Dresden Science Night 2025

500 researchers from all over the world at the Max Planck Institute of Molecular Cell Biology and Genetics (MPI-CBG) are almost always in action - not only for the Dresden Science Night (Dresdner Lange Nacht der Wissenschaften) on June 20, 2025, but especially then! This year, our building will not be open, but you can find us at the TU Dresden in the Faculty of Physics in the Hermann-Krone-Bau (see exact address below).

We prepared an exciting program for you and we'll hope to see many of you at our two info booths and the public talk at TU Dresden.
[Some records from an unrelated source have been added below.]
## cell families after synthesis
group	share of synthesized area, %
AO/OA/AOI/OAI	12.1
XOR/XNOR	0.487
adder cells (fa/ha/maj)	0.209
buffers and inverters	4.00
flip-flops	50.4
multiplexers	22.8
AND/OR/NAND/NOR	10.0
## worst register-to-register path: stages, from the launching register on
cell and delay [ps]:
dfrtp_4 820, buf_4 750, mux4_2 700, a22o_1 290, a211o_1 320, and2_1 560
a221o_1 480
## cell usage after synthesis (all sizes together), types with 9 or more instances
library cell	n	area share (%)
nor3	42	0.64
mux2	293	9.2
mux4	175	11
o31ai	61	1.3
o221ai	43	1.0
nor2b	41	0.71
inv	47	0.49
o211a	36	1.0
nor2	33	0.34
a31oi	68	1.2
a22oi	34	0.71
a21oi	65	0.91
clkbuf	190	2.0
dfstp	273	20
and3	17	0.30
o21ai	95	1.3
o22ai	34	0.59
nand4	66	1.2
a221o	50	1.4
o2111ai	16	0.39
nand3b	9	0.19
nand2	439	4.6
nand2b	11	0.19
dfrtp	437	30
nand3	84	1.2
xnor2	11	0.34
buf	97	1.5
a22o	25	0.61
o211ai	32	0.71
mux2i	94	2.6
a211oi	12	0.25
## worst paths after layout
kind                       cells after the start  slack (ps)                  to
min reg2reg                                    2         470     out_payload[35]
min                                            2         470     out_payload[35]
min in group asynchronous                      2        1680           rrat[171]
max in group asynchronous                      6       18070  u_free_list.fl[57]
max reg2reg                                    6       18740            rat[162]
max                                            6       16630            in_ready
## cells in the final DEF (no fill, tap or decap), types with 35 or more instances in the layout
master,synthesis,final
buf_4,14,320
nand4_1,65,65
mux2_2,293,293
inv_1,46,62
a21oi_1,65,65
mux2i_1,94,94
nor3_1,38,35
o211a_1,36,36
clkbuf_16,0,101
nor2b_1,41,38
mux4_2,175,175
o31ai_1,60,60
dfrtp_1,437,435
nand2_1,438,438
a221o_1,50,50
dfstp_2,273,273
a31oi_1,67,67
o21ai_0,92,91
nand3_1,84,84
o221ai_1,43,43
`config.mk`:
```
export PLATFORM = sky130hd
export DESIGN_NAME = spw_tx_scheduler
export DESIGN_NICKNAME = d
export VERILOG_FILES = /design/src/rtl/spw_tx_scheduler.sv
export SDC_FILE = /design/constraint.sdc
export NUM_CORES = 1
export LEC_CHECK = 0
export BUFFER_PORTS_ARGS = -buffer_cell sky130_fd_sc_hd__buf_4
export CAP_MARGIN = 40
export CORE_ASPECT_RATIO = 1.5
export CORE_MARGIN = 3
export CORE_UTILIZATION = 45
export DETAILED_ROUTE_END_ITERATION = 12
export PLACE_DENSITY = 0.76
export REMOVE_ABC_BUFFERS = 1
export SYNTH_ARGS = -nofsm -noshare
export SYNTH_HDL_FRONTEND = slang
export SYNTH_SLANG_ARGS = --single-unit
```
`constraint.sdc`:
```
create_clock -name pclk -period 3.62 [get_ports pclk]
set_input_delay 0.362 -clock pclk [delete_from_list [all_inputs] [get_ports pclk]]
set_output_delay 0.362 -clock pclk [all_outputs]
set_load 0.02 [all_outputs]
```
`src/rtl/spw_tx_scheduler.sv`:
```
`timescale 1ns/1ps
`default_nettype none
// +----------------------------------------------------------------------------+
// | Module   : spw_tx_scheduler                                                |
// | Purpose  : SpaceWire TX character scheduler. It picks TIME, FCT, N-char    |
// |            or NULL for the single TX encoder and keeps the TX credit and   |
// |            the RX outstanding-credit counters.                             |
// | Options  : SPW_TX_SCHED_TC_EN enables the time-code path.                  |
// | Revision : 1.0  initial release                                            |
// +----------------------------------------------------------------------------+
module spw_tx_scheduler #(
    parameter int CREDIT_MAX = 56,
    parameter int FIFO_AW    = 6
) (
    input  wire logic               pclk,
    input  wire logic               resetn,
    input  wire logic               enable_tx,
    input  wire logic               send_null_tx,
    input  wire logic               send_fct_tx,
    input  wire logic               link_run,
    input  wire logic               rx_got_fct,
    input  wire logic               rx_got_nchar,
    input  wire logic [FIFO_AW:0]   rx_fifo_free,
    input  wire logic               tc_req,
    input  wire logic [7:0]         tc_data,
    output logic                    tc_ack,
    input  wire logic               data_valid,
    input  wire logic [8:0]         data_in,
    output logic                    data_ready,
    output logic                    tx_char_valid,
    output logic [1:0]              tx_char_type,
    output logic [8:0]              tx_char_data,
    input  wire logic               tx_char_ready,
    output logic [5:0]              tx_credit,
    output logic [5:0]              rx_outstanding,
    output logic                    credit_error
);

    localparam int             c_CW        = 6;
    localparam int             c_EW        = 16;
    localparam logic [c_CW-1:0] c_CREDIT_HI = c_CW'(CREDIT_MAX - 8);
    localparam logic [1:0]     c_TYPE_NULL  = 2'd0;
    localparam logic [1:0]     c_TYPE_FCT   = 2'd1;
    localparam logic [1:0]     c_TYPE_NCHAR = 2'd2;
    localparam logic [1:0]     c_TYPE_TIME  = 2'd3;

    logic              r_slot_valid;
    logic [1:0]        r_slot_type;
    logic [8:0]        r_slot_data;
    logic [c_CW-1:0]   r_tx_credit;
    logic [c_CW-1:0]   r_rx_outstanding;
    logic              r_credit_error;

    logic              w_load;
    logic              w_time_elig;
    logic              w_fct_elig;
    logic              w_nchar_elig;
    logic              w_null_elig;
    logic              w_time_load;
    logic              w_fct_load;
    logic              w_nchar_load;
    logic [c_EW-1:0]   w_free_ext;
    logic [c_EW-1:0]   w_need_ext;
    logic              w_credit_ovf;
    logic              w_credit_add;
    logic              w_rxo_dec;
    logic [c_CW:0]     w_credit_nxt;
    logic [c_CW:0]     w_rxo_nxt;
    logic              w_slot_valid_nxt;
    logic [1:0]        w_slot_type_nxt;
    logic [8:0]        w_slot_data_nxt;

    // A new character may enter the slot when it is empty or being consumed.
    assign w_load = enable_tx && (!r_slot_valid || tx_char_ready);

`ifdef SPW_TX_SCHED_TC_EN
    assign w_time_elig = link_run && tc_req;
`else
    logic w_tc_unused;
    assign w_tc_unused = ^{tc_req, tc_data};
    assign w_time_elig = 1'b0;
`endif

    assign w_free_ext   = c_EW'(rx_fifo_free);
    assign w_need_ext   = c_EW'(r_rx_outstanding) + c_EW'(8);
    assign w_fct_elig   = send_fct_tx && (r_rx_outstanding <= c_CREDIT_HI)
                          && (w_free_ext >= w_need_ext);
    assign w_nchar_elig = link_run && data_valid && (r_tx_credit != '0);
    assign w_null_elig  = send_null_tx;

    assign w_time_load  = w_load && w_time_elig;
    assign w_fct_load   = w_load && !w_time_elig && w_fct_elig;
    assign w_nchar_load = w_load && !w_time_elig && !w_fct_elig && w_nchar_elig;

    assign tc_ack     = w_time_load;
    assign data_ready = w_nchar_load;

    // Credit above CREDIT_MAX-8 cannot absorb another FCT; drop the +8.
    assign w_credit_ovf = rx_got_fct && (r_tx_credit > c_CREDIT_HI);
    assign w_credit_add = rx_got_fct && !w_credit_ovf;
    assign w_credit_nxt = (c_CW+1)'(r_tx_credit)
                          + (w_credit_add ? (c_CW+1)'(8) : '0)
                          - (w_nchar_load ? (c_CW+1)'(1) : '0);

    assign w_rxo_dec = rx_got_nchar && ((r_rx_outstanding != '0) || w_fct_load);
    assign w_rxo_nxt = (c_CW+1)'(r_rx_outstanding)
                       + (w_fct_load ? (c_CW+1)'(8) : '0)
                       - (w_rxo_dec ? (c_CW+1)'(1) : '0);

    always_comb begin
        w_slot_valid_nxt = r_slot_valid;
        w_slot_type_nxt  = r_slot_type;
        w_slot_data_nxt  = r_slot_data;
        if (!enable_tx) begin
            w_slot_valid_nxt = 1'b0;
            w_slot_type_nxt  = c_TYPE_NULL;
            w_slot_data_nxt  = '0;
        end else if (w_load) begin
            w_slot_valid_nxt = 1'b1;
            w_slot_data_nxt  = '0;
            if (w_time_elig) begin
                w_slot_type_nxt = c_TYPE_TIME;
                w_slot_data_nxt = {1'b0, tc_data};
            end else if (w_fct_elig) begin
                w_slot_type_nxt = c_TYPE_FCT;
            end else if (w_nchar_elig) begin
                w_slot_type_nxt = c_TYPE_NCHAR;
                w_slot_data_nxt = data_in;
            end else if (w_null_elig) begin
                w_slot_type_nxt = c_TYPE_NULL;
            end else begin
                w_slot_valid_nxt = 1'b0;
                w_slot_type_nxt  = c_TYPE_NULL;
            end
        end
    end

    always_ff @(posedge pclk or negedge resetn) begin
        if (!resetn) begin
            r_slot_valid     <= 1'b0;
            r_slot_type      <= c_TYPE_NULL;
            r_slot_data      <= '0;
            r_tx_credit      <= '0;
            r_rx_outstanding <= '0;
            r_credit_error   <= 1'b0;
        end else begin
            r_slot_valid <= w_slot_valid_nxt;
            r_slot_type  <= w_slot_type_nxt;
            r_slot_data  <= w_slot_data_nxt;
            if (!enable_tx) begin
                r_tx_credit      <= '0;
                r_rx_outstanding <= '0;
                r_credit_error   <= 1'b0;
            end else begin
                r_tx_credit      <= w_credit_nxt[c_CW-1:0];
                r_rx_outstanding <= w_rxo_nxt[c_CW-1:0];
                r_credit_error   <= w_credit_ovf;
            end
        end
    end

    assign tx_char_valid  = r_slot_valid;
    assign tx_char_type   = r_slot_type;
    assign tx_char_data   = r_slot_data;
    assign tx_credit      = r_tx_credit;
    assign rx_outstanding = r_rx_outstanding;
    assign credit_error   = r_credit_error;

endmodule
`default_nettype wire

```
You can find us here this year!
KRO Hermann-Krone-Bau
Nöthnitzer Straße 61
01187 Dresden

 

Our program

Physics of Life

Hands-on science station

From an egg cell to a worm or even a chicken – how can living matter shape itself? The research group of Stephan Grill at the MPI-CBG is exploring the physical laws and mechanisms that biology uses to form and structure life. Whether it's activating DNA, dividing cells, or deciding where left and right are in a quail embryo, we're looking for the driving forces behind it all. Observe firsthand how new life is formed.

How do cells form tissues?

Information booth of the Max Planck Institute of Molecular Cell Biology and Genetics (MPI-CBG)

Get to know the Dresden MPI-CBG at this info booth and take a quiz! 

500 curiosity-driven scientists from over 50 countries have one research mission: How do cells form tissues? Our basic research programs span multiple scales of magnitude, from molecular assemblies to organelles, cells, tissues, organs, and organisms. The MPI-CBG is one of over 80 institutes of the Max Planck Society, an independent, non-profit organiza­tion in Germany.

Public talk: Physics of Life

18:30 with Prof. Stephan Grill

From a single egg cell to a worm or even a bird - how does living matter determine its form? Prof. Stephan Grill explores the physical mechanisms that biology uses to shape and structure life. In this talk, he discusses what forces create cells, and what role these forces play in deciding which side becomes the left or the right in creatures like the worm or quail.